断章その2

第42話 休日とたこ焼き器

 俺たちが家でたこ焼きのような物を作る事になったのは、芳佳の思い付きと気まぐれに俺が乗っかったためだ。

 その日は久々の休日で、俺も芳佳も朝は家でまったり過ごしていたのだ。たまたまテレビを付けた時に丁度ご当地グルメをやっていて、それでたこ焼きの紹介をやっていたのだ。芳佳は興味深そうに、食い入るようにたこ焼きを眺めていた。

 そして昼前。芳佳は近所のスーパーに繰り出した。二人で古新聞やチラシを整理していた折に、クーポン券か割引券の類を発掘したのだ。しかもよく見れば、近所にあるスーパーを対象にしたやつだった。

 もちろんと言うべきか、そのクーポン券は芳佳にそのまま渡した。

 彼女との同居生活が始まってはや半月が経過している。そんな中で、俺たちの間でも役割分担も何となく出来ていた。食品や日用品の買い物は、今やほぼほぼ芳佳の役目になっていたのだ。俺も全く買い物をしないわけでは無いが、お米とかお肉とか野菜の類は彼女の方が安値で買う事が多いので、その辺は大体お任せしてしまっている。

 というよりも、たまに俺が買い物をすると、「もっと安くで買えたはずなのに勿体ないわ」と言われる事も度々あったくらいだ。


 さてその芳佳が帰宅したとき、野菜や肉類と一緒に、たこ焼き粉やボイルタコを購入していたのだ。
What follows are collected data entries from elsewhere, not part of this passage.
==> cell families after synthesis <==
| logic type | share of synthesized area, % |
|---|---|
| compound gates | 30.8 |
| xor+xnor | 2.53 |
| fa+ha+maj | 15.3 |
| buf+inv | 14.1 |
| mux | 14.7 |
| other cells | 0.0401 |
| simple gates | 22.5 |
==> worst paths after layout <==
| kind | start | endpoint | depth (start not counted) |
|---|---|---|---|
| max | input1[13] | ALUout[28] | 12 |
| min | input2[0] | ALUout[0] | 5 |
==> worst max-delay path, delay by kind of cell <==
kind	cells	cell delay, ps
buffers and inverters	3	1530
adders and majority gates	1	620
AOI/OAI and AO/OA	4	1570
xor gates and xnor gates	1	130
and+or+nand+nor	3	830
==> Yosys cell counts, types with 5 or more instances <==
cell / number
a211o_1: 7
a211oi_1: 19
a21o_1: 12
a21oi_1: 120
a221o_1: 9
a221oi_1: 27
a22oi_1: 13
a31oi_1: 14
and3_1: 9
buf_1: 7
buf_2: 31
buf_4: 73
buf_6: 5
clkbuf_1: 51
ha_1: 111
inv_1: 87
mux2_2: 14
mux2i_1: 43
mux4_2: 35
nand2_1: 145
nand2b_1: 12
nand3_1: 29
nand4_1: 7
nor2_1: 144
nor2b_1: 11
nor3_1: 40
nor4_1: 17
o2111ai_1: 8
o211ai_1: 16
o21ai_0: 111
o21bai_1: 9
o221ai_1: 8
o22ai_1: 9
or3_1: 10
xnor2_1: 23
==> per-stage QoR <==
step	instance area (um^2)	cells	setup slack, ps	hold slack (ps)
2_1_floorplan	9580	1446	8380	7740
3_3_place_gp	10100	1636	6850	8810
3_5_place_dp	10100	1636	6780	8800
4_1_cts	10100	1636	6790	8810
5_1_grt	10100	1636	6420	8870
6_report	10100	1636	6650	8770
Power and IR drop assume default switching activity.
==> ./design.v <==
module pc (
    input clk , output reg [9:0] PC, input rst , input jump , input [25:0] jaddress , input branch , input [15:0] branchval 
);
    always @(posedge clk ) begin
        if(rst) begin
            PC <= 0;
        end
        else begin
            if(jump) begin
                PC <= jaddress;
            end
            else if(branch) begin
                PC <= PC + 1 + branchval;
            end
            else begin
                PC <= PC + 1;
            end
        end
    end
endmodule
==> ./run.sh <==
#!/bin/bash
# OpenROAD 26Q1-2900-gdf79404cd8, Yosys 0.63+post, stock flow scripts
make -C /OpenROAD-flow-scripts/flow DESIGN_CONFIG=/design/flow/config.mk WORK_HOME=/design/flow/orfs finish
==> ./config.mk <==
export PLATFORM = sky130hd
export DESIGN_NAME = pc
export DESIGN_NICKNAME = pc
export VERILOG_FILES = /design/flow/design.v
export SDC_FILE = /design/flow/constraint.sdc
export NUM_CORES = 4
export LEC_CHECK = 1
export CORE_AREA = 10 10 79 79
export DIE_AREA = 0 0 89 89
==> ./constraint.sdc <==
current_design pc

set clk_period 8.2
set clk_io_pct 0.2

create_clock -name clk0 -period $clk_period [get_ports {clk}]

set non_clock_inputs [all_inputs -no_clocks]
set_input_delay [expr $clk_period * $clk_io_pct] -clock clk0 $non_clock_inputs
set_output_delay [expr $clk_period * $clk_io_pct] -clock clk0 [all_outputs]
==> flow_summary.yaml <==
# yosys + openroad results
floorplan:
  core-area_mm2: 0.00466
  ios: 56
  fp_util: 0.220
  die_h_um: 89
  die_x_um: 89
  die-area_mm2: 0.00792
  rows: 25
clock_network:
  postCtsHoldBufs: 0
  ctsResizeCount: 0
  cts.reportedPaths.clkPinSlew_ps: 50
  ctsHtreeMaxLevel: 1
  cts_setup_buffers: 0
  clock_path_buffers: 2
  cts-root-buf: "clkbuf_8"
  cts_sinks: 10
  cts_tree: "built"
  numCtsBuffers: 3
  clkLatencyLatePin_ps: 230
logic_synthesis:
  ys_types: 39
  ys.flop_type: "dfxtp_1"
  yosys-stat-cells: 128
  synth_area_mm2: 0.00103
  synth_flops: 10
  yosysSeqAreaShare: 0.195
  ys_async_sr_fraction: 0
  ys_chip_area_mm2: 0.00103
  edf_count: 0
  synth_area_per_cell_um2: 8.03
  ys_warn_count: 1
  synthCells: 128
worst_setup_path:
  cp-end-kind: "register"
  reg2reg_slack_ps: 5520
  start_kind: "input port"
  required_ps: 8330
  cp.arrival_ps: 3810
  rr_worst_depth: 9
  rr_endpoint: "PC[9]$_SDFF_PP0_"
  r2r_start: "PC[0]$_SDFF_PP0_"
  crit_fanout: 3
  path_class: "in -> reg"
place:
  post-dp-hpwl_um: 2460
  numPortBuffers: 33
  place_inst: 213
  place_congestion: 0.815
  place_ws_ps: 4280
drt:
  routedWlPerCell_um: 13.6
  vias: 1058
  viasPerCell: 4.88
  wl_um: 2940
  drtIter0Drc: 36
  drtAntennaViolNets: 0
  drc: 0
  n_antenna_cell: 0
  dr.pass1.iters: 4
worst_hold_path:
  whs_path_depth: 3
  whs_endpoint: "PC[9]$_SDFF_PP0_"
  hp-class: "reg -> reg"
  min_from: "PC[9]$_SDFF_PP0_"
global_routing:
  grt_pass1_wl_um: 5030
  globalRoute.totalOverflow: 0
  antenna_found_initial: 0
  grt_pass1_vias: 1088
  grt_max_degree: 17
  track_usage: 0.0785
finish:
  area_delta_synth_final_pct: 43.0
  comb_area_um2: 786
  lay_top_count: "clkdlybuf4s50_1"
  drive_above_1_share: 0.0675
  final_cell_mix: "clkdlybuf4s50_1, a21oi_1"
  utilization: 0.315
  nFillCells: 493
  reg_top3: "PC x10"
  instances_no_fill: 217
  regMostFlops: "PC"
  layout.area.seq_um2: 200
  largest_reg_flops: 10
timing:
  fin_crit_sh: 0.450
  max_slew_margin: 0.643
  period_minus_slack_ps: 3690
  clock.fmax_mhz: 271
  rsz0062_at_grt: "no"
  tns_ps: 0
  hold_violations: 0
  setup_viol_count_final: 0
  setup_ws_ps: 4510
  maxSlewViolCount: 0
  tightestPinTransition_ps: 534
  clock_skew_ps: 1.24
  hold_ws_ps: 695
flow_run:
  cap_violations: 0
  tool_warnings: 47
pwr:
  power_density_mw_per_mm2: 141
  vdd_drop_max_v: 0.0000745
  p_leak_nw: 0.613
outcome:
  outcome: "finished, final reports clean"
[worst max-delay path, cell delays in order]
cell and delay, ps:
clkdlybuf4s50_1 400, ha_1 230, fa_1 420, a21o_2 220, a21oi_2 200, o21ai_1 130
a2111oi_0 350, and3b_1 220
[where the power goes]
part           internal, mW  total [mW]  switching (mW)
Combinational        0.0471      0.0863          0.0392
Clock                0.0422      0.0609          0.0188
Sequential           0.0537      0.0597         0.00593
Total                 0.143       0.207          0.0639
[layer usage]
metal | global-route usage | wire length, um
met1 | 0.106 | 1420
met2 | 0.123 | 1220
met4 | 0.00434 | 19
met3 | 0.0294 | 284
met5 | 0 | 0
[worst max-delay path by stage]
stage | startpoint | to | cells after the start
final | branchval[0] | PC[8]$_SDFF_PP0_ | 8
after global routing | branchval[0] | PC[8]$_SDFF_PP0_ | 8
after CTS | branchval[0] | PC[8]$_SDFF_PP0_ | 8
[cell type report]
| cell class | count | area share |
|---|---|---|
| tap | 54 | 0.0460 |
| clock buffer | 4 | 0.0375 |
| multi-input combinational | 108 | 0.535 |
| inverter | 8 | 0.0204 |
| sequential | 10 | 0.136 |
| timing repair buffer | 33 | 0.225 |
<file path="config.mk">
export PLATFORM = sky130hd
export DESIGN_NAME = main
export DESIGN_NICKNAME = main
export VERILOG_FILES = /design/flow/design.v
export SDC_FILE = /design/flow/constraint.sdc
export NUM_CORES = 4
export LEC_CHECK = 1
export CORE_UTILIZATION = 40
</file>
<file path="constraint.sdc">
current_design main

set clk_period 5.6
set clk_io_pct 0.2

create_clock -name clk0 -period $clk_period [get_ports {clk}]

set non_clock_inputs [all_inputs -no_clocks]
set_input_delay [expr $clk_period * $clk_io_pct] -clock clk0 $non_clock_inputs
set_output_delay [expr $clk_period * $clk_io_pct] -clock clk0 [all_outputs]
</file>
<file path="design.v">
`timescale 1ns / 1ps
module clock#(parameter div_value = 1)(
input wire clk,  
output reg divided_clk = 0  
);
integer counter_value = 0;
always@ (posedge clk)
begin
    if (counter_value == div_value)
        counter_value <= 0;
    else 
        counter_value <= counter_value+1;
    end
always@ (posedge clk)
begin
    if(counter_value == div_value)
        divided_clk <= ~divided_clk;
end
endmodule
`timescale 1ns / 1ps
module horizontal_counter(
    input clk_25Mhz,
    output reg enable_V_Counter = 0,
    output reg [15:0] H_Count_Value = 0
    );
    always@(posedge clk_25Mhz) begin
        if (H_Count_Value < 800) begin
            H_Count_Value <= H_Count_Value +1;
            enable_V_Counter <=0;  
        end
        else begin
            H_Count_Value <= 0;  
            enable_V_Counter <= 1;     
        end
    end
endmodule
`timescale 1ns / 1ps
module main(
    input clk,
    input [11:0] SW,
    output Hsynq,
    output Vsynq,
    output [3:0] Red,
    output [3:0] Green,
    output [3:0] Blue
    );
wire clk_25M;
wire enable_V_Counter;
wire [15:0] H_Count_Value;
wire [15:0] V_Count_Value;
clock VGA_Clock_gen (clk, clk_25M);
horizontal_counter VGA_horiz (clk_25M, enable_V_Counter, H_Count_Value);
vertical_counter vertical_counter(clk_25M, enable_V_Counter, V_Count_Value);
assign Hsynq = (H_Count_Value < 96) ? 1'b0:1'b1; 
assign Vsynq = (V_Count_Value < 2) ? 1'b0:1'b1; 
assign Red = (H_Count_Value < 784 && H_Count_Value > 143 && V_Count_Value < 515 && V_Count_Value > 34) ? SW[3:0]:4'h0;
assign Green = (H_Count_Value < 784 && H_Count_Value > 143 && V_Count_Value < 515 && V_Count_Value > 34) ? SW[7:4]:4'h0;
assign Blue = (H_Count_Value < 784 && H_Count_Value > 143 && V_Count_Value < 515 && V_Count_Value > 34) ? SW[11:8]:4'h0;
endmodule
`timescale 1ns / 1ps
module vertical_counter(
    input clk_25Mhz,
    input enable_V_Counter,
    output reg [15:0] V_Count_Value = 0
    );
    always@(posedge clk_25Mhz) begin
        if (enable_V_Counter == 1'b1) begin
            if (V_Count_Value < 525)  
                V_Count_Value <= V_Count_Value +1;
            else V_Count_Value <= 0;  
    end
    end
endmodule
</file>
「芳佳ちゃん。たこ焼き粉とかあるけれど、どうしたの?」

「朝のテレビを見ていたら、何か急にたこ焼きが食べたくなったの。それに、たこ焼き粉も安かったから……」


 俺が質問すると、芳佳は素直に答えてくれた。厳密には、ちょっと照れたような表情で、頬に手を当てて上目遣い気味だったけれど。要するに、今日の芳佳も可愛かったって事だ。


「たこ焼きかぁ……でも俺、最近作ってないけど」


 多分これはたこ焼きを作ろうぜ、という流れだろうな。そんな風に思いながら俺は呟いた。俺自身、最後にたこ焼きを作ったのがいつだったのか、もう思い出せない。実家にいた頃は義弟やその友達の為に作ったような気もするから、十年近く前の事だろうか。

 それはそうと、総菜のたこ焼きそのものではなくて、たこ焼き粉とかを買ってくるのが、何となく芳佳らしいと思った。
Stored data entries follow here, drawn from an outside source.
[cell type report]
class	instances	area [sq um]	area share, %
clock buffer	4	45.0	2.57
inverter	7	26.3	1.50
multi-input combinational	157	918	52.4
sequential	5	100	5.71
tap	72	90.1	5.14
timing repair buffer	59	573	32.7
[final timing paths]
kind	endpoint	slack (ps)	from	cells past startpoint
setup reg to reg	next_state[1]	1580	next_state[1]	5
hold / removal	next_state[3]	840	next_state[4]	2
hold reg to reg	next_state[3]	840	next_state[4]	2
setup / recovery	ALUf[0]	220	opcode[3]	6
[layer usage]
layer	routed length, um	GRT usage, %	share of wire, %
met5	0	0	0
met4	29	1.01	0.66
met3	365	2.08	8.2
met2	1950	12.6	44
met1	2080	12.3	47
**design/flow/run.sh**
```bash
#!/bin/bash
# OpenROAD 26Q1-2900-gdf79404cd8, Yosys 0.63+post, stock flow scripts
make -C /OpenROAD-flow-scripts/flow DESIGN_CONFIG=/design/flow/config.mk WORK_HOME=/design/flow/orfs finish
```
**design/flow/design.v**
```verilog
module dat_mem (
  input[7:0] dat_in,
  input      clk,
  input      wr_en,	           
  input[7:0] addr,		       
  output logic[7:0] dat_out);
  logic[7:0] core[256];        
  assign dat_out = core[addr];
  always_ff @(posedge clk)
    if(wr_en)				   
      core[addr] <= dat_in; 
endmodule
```
**design/flow/config.mk**
```make
export PLATFORM = sky130hd
export DESIGN_NAME = dat_mem
export DESIGN_NICKNAME = dat_mem
export VERILOG_FILES = /design/flow/design.v
export SDC_FILE = /design/flow/constraint.sdc
export NUM_CORES = 4
export LEC_CHECK = 1
export CORE_UTILIZATION = 40
```
**design/flow/constraint.sdc**
```tcl
current_design dat_mem

set clk_period 17.5
set clk_io_pct 0.2

create_clock -name clk0 -period $clk_period [get_ports {clk}]

set non_clock_inputs [all_inputs -no_clocks]
set_input_delay [expr $clk_period * $clk_io_pct] -clock clk0 $non_clock_inputs
set_output_delay [expr $clk_period * $clk_io_pct] -clock clk0 [all_outputs]
```
==> flow_summary.yaml <==
# synthesis and place-and-route metrics
critical_path:
  path_max_fanout: 64
  critical_path.endpoint_type: "output pin"
  crit_type: "in2out"
  start_kind: "input pin"
  crit_required_ns: 14.00
  arrival_ns: 8.72
drt:
  wl_per_cell_um: 28.8
  viasPerCell: 5.65
  drc: 0
  vias: 36600
  ant_nets: 0
  routed_wl_um: 187000
  dr.first_iter.drc_count: 2457
  firstDrtPassIters: 5
logic_synthesis:
  syn_area_per_cell_um2: 22.1
  yosysTopAreaCell: "edfxtp_1"
  syn_area_um2: 78300
  yosys-stat-cells: 3539
  yosys_area_um2: 78300
  yosysWarnings: 1
  ys_top_cells_by_count: "edfxtp_1 (2048), mux4_2 (512), a22oi_1 (256), nor2_1 (232), clkbuf_1 (145)"
  synth_cells: 3539
  edf_count: 2048
  yosys_most_used_dff: "edfxtp_1"
  seq_area_frac_synth_pct: 78.5
  synth_cell_types: 21
  ys_seq_elements: 2048
  yosysMostFrequentCell: "edfxtp_1"
  synthArstFlopShare_pct: 0
  yosys.area.top_type_share_pct: 78.5
  area_leaders: "edfxtp_1 (79%), mux4_2 (15%), a22oi_1 (2.5%)"
hold_path:
  hold_class: "in2reg"
global_routing:
  grt.overflow.total: 0
  track_usage_pct: 21.2
  grt_max_degree: 153
  grt_pass1_wl_um: 275000
  antenna_found_initial: 1
  grt_pass1_vias: 40600
place:
  gp_congestion: 0.871
  place_hpwl_um: 109000
  portBuffers: 25
power:
  p_leak_nw: 26.7
  ir_drop_mv: 0.104
  power.density_nw_per_um2: 112
  total_power_mw: 9.96
cts:
  cts_hold_buffers: 0
  cts_buffer_depth: 3
  cts_max_level: 4
  post_cts_resized: 0
  clkTransAtPathRegs_ns: 0.06
  cts_buffers: 198
  cts_tree: "yes"
  cts_root_buf: "clkbuf_16"
  cts.sink_count: 2048
  cts_setup_buffers: 0
final_layout:
  largest_register_ffs: 2048
  drive_above_1_share_pct: 25.4
  fillCellCount: 15800
  syn_to_final_growth_pct: 13.1
  finish.utilization_pct: 45.5
  comb_area_um2: 15900
  largest-register: "core"
  reg_top3: "core: 2048 flops"
  flop_area_um2: 61500
die:
  fp_util_pct: 40.2
  core_um2: 195000
  die_w_um: 445
  io-pin-count: 26
  row_count: 162
  die.size.y_um: 445
  die-area_um2: 198000
status:
  outcome: "finished clean"
run:
  tool_warnings: 38
  maxCapViolCount: 0
final_timing:
  final.setup.tns_ns: 0
  worst_slew_pin_slew_ns: 1.11
  finalHoldViolations: 0
  slew-limit-headroom_pct: 25.0
  rsz0062_at_grt: "false"
  final-max-slew-violation-count: 0
  fin_crit_ns: 12.22
  setup_viol_count_final: 0
  finalCritPeriodShare_pct: 69.8
  fmax_ghz: 0.0818
[worst max-delay path, cell delays in order]
cell             delay (ns)
buf_8                  0.40
buf_4                  0.68
buf_4                  0.69
buf_4                  0.58
mux4_2                 0.38
a22oi_1                0.31
a21oi_1                0.12
o41ai_1                1.01
nand4_1                0.42
clkdlybuf4s50_1        0.52
[final cells by class]
type,instances,area share (%)
flip-flops and latches,2048,69.4
multi-input cells,1258,17.9
clock buffers,247,5.94
well taps,2624,3.71
repair buffers,197,1.92
clock inverters,112,1.07
inverters,1,0.00424
diodes,1,0.00282
[layer usage]
metal  part of all wire, %  up-vias  track usage (%)
met3                    15      294             14.3
met5                  0.11        -            0.904
met1                    34    19000             27.8
met4                   3.2        6             5.21
met2                    48     1948             30.8
li1                      -    15400                -
[cell families after synthesis]
family,count (synthesis),synth area share [%]
AND/OR/NAND/NOR,330,1.74
multiplexers,512,14.7
buffers and inverters,233,1.40
flip-flops,2048,78.5
AND-OR/OR-AND,416,3.63
[cell usage in the layout (no fill, tap or decap), types with 5 or more instances in the layout]
cell type        synthesis  final
buf_12                   0      9
clkbuf_16                0    204
buf_8                    0     10
buf_4                   16    163
nor2_1                 232    231
clkinv_2                 0     29
clkbuf_1               145     43
nand2_1                 28     28
clkinv_1                 0     54
bufinv_16                0     14
edfxtp_1              2048   2048
o41ai_2                  0     13
nor2b_1                  7      5
o41ai_1                 32     19
a21oi_1                128    128
nor3_1                  30     30
nand3_1                 13      9
a22oi_1                256    256
nand4_1                  8      8
mux4_2                 512    512
clkdlybuf4s50_1          0     15
[where the power goes]
group / total, mW / switching [mW] / leakage (nW) / internal, mW
combinational: 0.450 / 0.294 / 5.26 / 0.156
clock: 4.10 / 1.77 / 3.03 / 2.33
sequential: 5.41 / 0.00212 / 18.4 / 5.41
total: 9.96 / 2.06 / 26.7 / 7.89
[final timing paths]
kind	start	to	slack, ns	cells after the start
min	dat_in[5]	core[19][5]$_DFFE_PP_	3.11	1
max	addr[1]	dat_out[1]	5.28	10
[per-stage QoR]
| step | instances | hold slack [ns] | cell area [um^2] | worst slack, ns |
|---|---|---|---|---|
| 2_1_floorplan | 3539 | 3.60 | 78300 | 8.76 |
| 3_3_place_gp | 6128 | 3.95 | 82400 | 5.16 |
| 3_5_place_dp | 6128 | 3.96 | 82400 | 5.15 |
| 4_1_cts | 6487 | 3.06 | 88600 | 5.16 |
| 5_1_grt | 6487 | 3.08 | 88600 | 4.96 |
| 6_report | 6488 | 3.11 | 88600 | 5.28 |
Power figures rest on the tool's default switching activity, not on a simulated workload.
 まぁ、彼女は妖狐だから、人間用のたこ焼きを食べられないというだけなのかもしれないけれど。


「直也君が出来なくても大丈夫。私、たこ焼きとかラヂオ焼きなら何度か作った事があるもん。えへ、生まれも育ちも大阪だから」

「芳佳ちゃんは地元民だもんねぇ。俺は姫路出身だけど……そりゃあまぁ関西だからたこ焼きとは馴染み深いよ」


 むしろたこ焼きよりも、たこ焼きのご先祖様(?)である赤石焼きに縁深いかもしれないな。というか芳佳が言っていたラヂオ焼きって何だろう。

 せめてラヂオ焼きの事だけでも聞こうかな。そう思っている間にも、芳佳は具材の下ごしらえをすると言って台所に向かってしまった。

 俺はそんな芳佳をしばらく見つめていたが、台所の隅にあるたこ焼き器を探し始めた。通電式の、一度に二十四個たこ焼きが作れるやつだ。俺自身、特段タコパをするようなつては無かった。とはいえだからと言って、たこ焼き器を購入しない理由にはならないだろう。

 ただまぁ、今回は芳佳と二人でたこ焼きを作るのだ。狐ってタコとか食べて大丈夫なのか、そもそも作ったとしても二人で食べきれるのか。その辺は少しだけ気になってしまった。

 だけどたこ焼き器を取り出しているうちに俺も何かワクワクしてしまい、まぁなるようになると思い始めたのだった。


 ちなみにラヂオ焼きはたこ焼きのご先祖様で、牛スジをたこ代わりに入れて焼くものだった。流石に今回は牛スジが無かったので、ラヂオ焼きは作れなかったけれど。今度タコパ(?)した時に作ってみるのも面白いかも、と思った。


※本文中のキツネがたこ焼きを食べる描写は小説上の表現です。